- Karuna
- Interactive map of Karuna
- Country: India
- State: Bihar
- Region: Mithila
- District: Madhubani
- Block: Harlakhi
- Founder: King Janaka
- Demonym: Maithil

= Karuna Gaon =

Legendary village in Mithila

Karuna Gaon is a legendary village in the Mithila region of Bihar in India. It is located in the Harlakhi block of the Madhubani district in the state of Bihar in India. It is simply called as Karuna. It is situated near Indo-Nepal border area. There is a legendary pond known as Ram Sagar Pokhair related to the epic Ramayana in the village. It is a part of the spiritual journey Mithila Madhya Parikrama in the region. It is one of the major fifteen destinations in the path of the historical Mithila Madhya Parikrama.

== Description ==
Every year on the thirteenth day of the spiritual journey Mithila Madhya Parikrama, a very large number of devotees, Shadhu-Saints and travellers flock into the village of Karuna.
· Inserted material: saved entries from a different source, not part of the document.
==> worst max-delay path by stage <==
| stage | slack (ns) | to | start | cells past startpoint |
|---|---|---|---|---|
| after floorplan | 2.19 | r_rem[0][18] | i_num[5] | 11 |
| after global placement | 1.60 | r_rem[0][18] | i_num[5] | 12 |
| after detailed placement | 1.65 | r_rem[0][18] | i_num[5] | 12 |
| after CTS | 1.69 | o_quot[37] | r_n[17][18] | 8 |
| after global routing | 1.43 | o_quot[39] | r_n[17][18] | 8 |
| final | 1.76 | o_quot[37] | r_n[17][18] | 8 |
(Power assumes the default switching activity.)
### config.mk
export PLATFORM = sky130hd
export DESIGN_NAME = qrs_sqrt
export DESIGN_NICKNAME = d
export VERILOG_FILES = /design/src/rtl/qrs_pkg.sv /design/src/rtl/qrs_sqrt.sv
export SDC_FILE = /design/constraint.sdc
export NUM_CORES = 2
export LEC_CHECK = 0
export BUFFER_PORTS_ARGS = -buffer_cell sky130_fd_sc_hd__buf_2
export CAP_MARGIN = 20
export CORE_MARGIN = 4
export CORE_UTILIZATION = 60
export DETAILED_ROUTE_END_ITERATION = 10
export PLACE_DENSITY = 0.77
export SYNTH_ARGS = -nofsm -noshare
export SYNTH_HDL_FRONTEND = slang
export SYNTH_SLANG_ARGS = --single-unit
### constraint.sdc
create_clock -name i_clk -period 8.82 [get_ports i_clk]
set_input_delay 0.882 -clock i_clk [delete_from_list [all_inputs] [get_ports i_clk]]
set_output_delay 0.882 -clock i_clk [all_outputs]
set_load 0.03 [all_outputs]
`config.mk`:
```
export PLATFORM = sky130hd
export DESIGN_NAME = uwi_front
export DESIGN_NICKNAME = d
export VERILOG_FILES = /design/src/rtl/unique_word_indexer_defines.svh /design/src/rtl/uwi_pkg.sv /design/src/rtl/uwi_front.sv
export SDC_FILE = /design/constraint.sdc
export NUM_CORES = 1
export LEC_CHECK = 0
export ABC_AREA = 1
export ABC_CLOCK_PERIOD_IN_PS = 5610
export BUFFER_PORTS_ARGS = -buffer_cell sky130_fd_sc_hd__buf_4
export CORE_MARGIN = 3
export CORE_UTILIZATION = 29
export CTS_CLUSTER_DIAMETER = 50
export DETAILED_ROUTE_END_ITERATION = 10
export SLEW_MARGIN = 15
export SYNTH_ARGS = -nofsm -noshare
export SYNTH_HDL_FRONTEND = slang
export SYNTH_SLANG_ARGS = --single-unit
export TNS_END_PERCENT = 30
```
`constraint.sdc`:
```
create_clock -name clk -period 5.61 [get_ports clk]
set_clock_uncertainty 0.15 [all_clocks]
set_input_delay 1.122 -clock clk [delete_from_list [all_inputs] [get_ports clk]]
set_output_delay 1.122 -clock clk [all_outputs]
set_load 0.02 [all_outputs]
```
### src/rtl/acpp_fifo.sv
// Small synchronous queue used between the parts of the parser.
module acpp_fifo #(
   parameter int WIDTH = 8,
   parameter int DEPTH = 2
) (
   input  logic             clock,
   input  logic             reset,
   input  logic             push,
   input  logic [WIDTH-1:0] push_data,
   output logic             full,
   input  logic             pop,
   output logic             empty,
   output logic [WIDTH-1:0] pop_data
);
   localparam int PTR_W = (DEPTH > 1) ? $clog2(DEPTH) : 1;
   localparam int CNT_W = $clog2(DEPTH + 1);

   logic [WIDTH-1:0] mem_ff [DEPTH];
   logic [PTR_W-1:0] wr_ptr_ff, wr_ptr_in;
   logic [PTR_W-1:0] rd_ptr_ff, rd_ptr_in;
   logic [CNT_W-1:0] count_ff, count_in;
   logic             do_push, do_pop;

   // Handshake qualification and status flags.
   assign empty    = (count_ff == '0);
   assign full     = (count_ff == CNT_W'(DEPTH));
   assign do_push  = push && !full;
   assign do_pop   = pop && !empty;
   assign pop_data = mem_ff[rd_ptr_ff];

   // Pointer and occupancy updates.
   always_comb begin
      wr_ptr_in = wr_ptr_ff;
      rd_ptr_in = rd_ptr_ff;
      count_in  = count_ff;
      if (do_push) begin
         wr_ptr_in = (wr_ptr_ff == PTR_W'(DEPTH - 1)) ? '0 : wr_ptr_ff + 1'b1;
      end
      if (do_pop) begin
         rd_ptr_in = (rd_ptr_ff == PTR_W'(DEPTH - 1)) ? '0 : rd_ptr_ff + 1'b1;
      end
      case ({do_push, do_pop})
         2'b10:   count_in = count_ff + 1'b1;
         2'b01:   count_in = count_ff - 1'b1;
         default: count_in = count_ff;
      endcase
   end

   // Control registers.
   always_ff @(posedge clock) begin
      if (reset) begin
         wr_ptr_ff <= '0;
         rd_ptr_ff <= '0;
         count_ff  <= '0;
      end else begin
         wr_ptr_ff <= wr_ptr_in;
         rd_ptr_ff <= rd_ptr_in;
         count_ff  <= count_in;
      end
   end

   // Entry storage; needs no reset since empty entries are never shown.
   always_ff @(posedge clock) begin
      if (do_push) begin
         mem_ff[wr_ptr_ff] <= push_data;
      end
   end

   // The producer of this queue must respect full.
   a_no_push_when_full: assert property (@(posedge clock) disable iff (reset)
      !(push && full))
      else $error("push while queue is full");

   // Occupancy never exceeds the depth.
   a_count_bound: assert property (@(posedge clock) disable iff (reset)
      count_ff <= CNT_W'(DEPTH))
      else $error("queue occupancy out of range");

endmodule

### src/rtl/acpp_front.sv
// Front part: assembles received bytes into lines and hands finished lines on.
module acpp_front (
   input  logic                   clock,
   input  logic                   reset,
   input  logic                   byte_valid,
   input  logic [7:0]             rx_byte,
   output logic                   item_push,
   output acpp_pkg::line_item_type item
);
   import acpp_pkg::*;

   logic [3:0]                len_ff, len_in;
   logic                      discard_ff, discard_in;
   logic [CMD_CHARS-1:0][7:0] chars_ff;
   logic [7:0]                sum_ff;
   logic                      store_byte;
   logic                      is_lf;

   assign is_lf      = (rx_byte == CH_LF);
   assign store_byte = byte_valid && !discard_ff && (rx_byte != CH_CR);

   // Line assembly: count stored bytes, end lines and enter discard mode.
   always_comb begin
      len_in     = len_ff;
      discard_in = discard_ff;
      item_push  = 1'b0;
      if (byte_valid && discard_ff) begin
         if (is_lf) begin
            discard_in = 1'b0;
         end
      end else if (store_byte) begin
         if (is_lf) begin
            len_in    = 4'd0;
            // A line that filled all stored places is dropped without a result.
            item_push = (len_ff < 4'(LINE_MAX - 1));
         end else if (len_ff == 4'(LINE_MAX - 1)) begin
            len_in     = 4'd0;
            discard_in = 1'b1;
         end else begin
            len_in = len_ff + 4'd1;
         end
      end
   end

   // The handed-on line uses the stored characters and running sum.
   always_comb begin
      item.is_line  = (len_ff == 4'(CMD_CHARS));
      item.chars    = chars_ff;
      item.head_sum = sum_ff;
   end

   // Control state.
   always_ff @(posedge clock) begin
      if (reset) begin
         len_ff     <= 4'd0;
         discard_ff <= 1'b0;
      end else begin
         len_ff     <= len_in;
         discard_ff <= discard_in;
      end
   end

   // Character storage and the checksum's running sum over the first four bytes.
   always_ff @(posedge clock) begin
      if (store_byte) begin
         if (len_ff < 4'(CMD_CHARS)) begin
            chars_ff[len_ff[2:0]] <= rx_byte;
         end
         if (len_ff == 4'd0) begin
            sum_ff <= rx_byte;
         end else if (len_ff < 4'd4) begin
            sum_ff <= sum_ff + rx_byte;
         end
      end
   end

   // Discard mode always starts from an empty line.
   a_discard_len: assert property (@(posedge clock) disable iff (reset)
      discard_ff |-> (len_ff == 4'd0))
      else $error("line length nonzero in discard mode");

endmodule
There they stay and take rest at the bank of the legendary pond Ram Sagar. The native residents of the village welcome these devotees as their guests and provide services to them.

== Legend ==
In Mithila, a daughter is offered water to drink before she leaves for the groom's place. It is believed that the princess Sita of Mithila was offered water at the karuna village when she was leaving the palace of her father King Janaka and going to her groom's palace in Ayodhya after her marriage with Lord Rama. The legendary location in the village where this ritual was performed is presently known as Ramsagar Pokhair. Nowadays, it is a sacred pond for the pilgrimage of the Mithila Madhya Parikrama.